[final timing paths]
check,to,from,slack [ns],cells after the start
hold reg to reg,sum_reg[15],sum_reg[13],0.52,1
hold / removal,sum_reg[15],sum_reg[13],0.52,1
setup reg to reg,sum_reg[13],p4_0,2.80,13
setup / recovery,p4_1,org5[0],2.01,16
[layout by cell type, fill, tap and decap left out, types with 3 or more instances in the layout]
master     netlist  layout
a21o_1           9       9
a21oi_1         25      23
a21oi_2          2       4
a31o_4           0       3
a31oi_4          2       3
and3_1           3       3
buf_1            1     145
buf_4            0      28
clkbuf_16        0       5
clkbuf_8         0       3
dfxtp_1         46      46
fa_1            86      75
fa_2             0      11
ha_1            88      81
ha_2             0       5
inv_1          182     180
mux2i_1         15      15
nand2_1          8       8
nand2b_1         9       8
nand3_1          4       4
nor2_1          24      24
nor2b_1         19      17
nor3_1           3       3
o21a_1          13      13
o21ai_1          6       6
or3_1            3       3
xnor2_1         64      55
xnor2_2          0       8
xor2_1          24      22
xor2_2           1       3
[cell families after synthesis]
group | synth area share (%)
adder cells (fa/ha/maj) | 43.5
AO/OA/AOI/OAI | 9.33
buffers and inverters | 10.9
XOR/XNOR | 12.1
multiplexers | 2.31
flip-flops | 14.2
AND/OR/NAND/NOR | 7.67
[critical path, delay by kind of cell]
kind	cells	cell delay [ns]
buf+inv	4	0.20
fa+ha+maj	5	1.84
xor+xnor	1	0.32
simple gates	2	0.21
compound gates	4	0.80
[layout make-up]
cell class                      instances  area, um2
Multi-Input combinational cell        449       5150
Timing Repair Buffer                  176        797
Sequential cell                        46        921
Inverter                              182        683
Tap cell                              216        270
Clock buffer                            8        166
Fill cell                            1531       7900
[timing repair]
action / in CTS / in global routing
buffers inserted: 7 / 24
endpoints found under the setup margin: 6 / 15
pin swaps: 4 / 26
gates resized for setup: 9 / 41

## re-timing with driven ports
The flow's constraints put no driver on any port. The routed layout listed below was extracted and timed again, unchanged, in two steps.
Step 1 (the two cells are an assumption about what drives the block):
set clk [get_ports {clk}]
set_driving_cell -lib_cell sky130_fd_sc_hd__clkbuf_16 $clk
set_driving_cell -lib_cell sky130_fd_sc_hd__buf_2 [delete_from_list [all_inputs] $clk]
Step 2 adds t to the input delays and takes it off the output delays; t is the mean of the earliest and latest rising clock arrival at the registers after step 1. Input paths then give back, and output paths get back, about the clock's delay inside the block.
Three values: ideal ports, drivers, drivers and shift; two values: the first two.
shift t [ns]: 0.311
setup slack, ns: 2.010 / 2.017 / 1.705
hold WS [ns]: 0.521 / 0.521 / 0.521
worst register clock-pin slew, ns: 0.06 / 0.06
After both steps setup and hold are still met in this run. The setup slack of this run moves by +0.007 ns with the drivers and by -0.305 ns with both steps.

* Work to complete
Please print exactly the lines from the one containing "AO/OA/AOI/OAI | 9.33" through the last line of the records, both included, and nothing else.

* Answer space
AO/OA/AOI/OAI | 9.33
buffers and inverters | 10.9
XOR/XNOR | 12.1
multiplexers | 2.31
flip-flops | 14.2
AND/OR/NAND/NOR | 7.67
[critical path, delay by kind of cell]
kind	cells	cell delay [ns]
buf+inv	4	0.20
fa+ha+maj	5	1.84
xor+xnor	1	0.32
simple gates	2	0.21
compound gates	4	0.80
[layout make-up]
cell class                      instances  area, um2
Multi-Input combinational cell        449       5150
Timing Repair Buffer                  176        797
Sequential cell                        46        921
Inverter                              182        683
Tap cell                              216        270
Clock buffer                            8        166
Fill cell                            1531       7900
[timing repair]
action / in CTS / in global routing
buffers inserted: 7 / 24
endpoints found under the setup margin: 6 / 15
pin swaps: 4 / 26
gates resized for setup: 9 / 41

## re-timing with driven ports
The flow's constraints put no driver on any port. The routed layout listed below was extracted and timed again, unchanged, in two steps.
Step 1 (the two cells are an assumption about what drives the block):
set clk [get_ports {clk}]
set_driving_cell -lib_cell sky130_fd_sc_hd__clkbuf_16 $clk
set_driving_cell -lib_cell sky130_fd_sc_hd__buf_2 [delete_from_list [all_inputs] $clk]
Step 2 adds t to the input delays and takes it off the output delays; t is the mean of the earliest and latest rising clock arrival at the registers after step 1. Input paths then give back, and output paths get back, about the clock's delay inside the block.
Three values: ideal ports, drivers, drivers and shift; two values: the first two.
shift t [ns]: 0.311
setup slack, ns: 2.010 / 2.017 / 1.705
hold WS [ns]: 0.521 / 0.521 / 0.521
worst register clock-pin slew, ns: 0.06 / 0.06
After both steps setup and hold are still met in this run. The setup slack of this run moves by +0.007 ns with the drivers and by -0.305 ns with both steps.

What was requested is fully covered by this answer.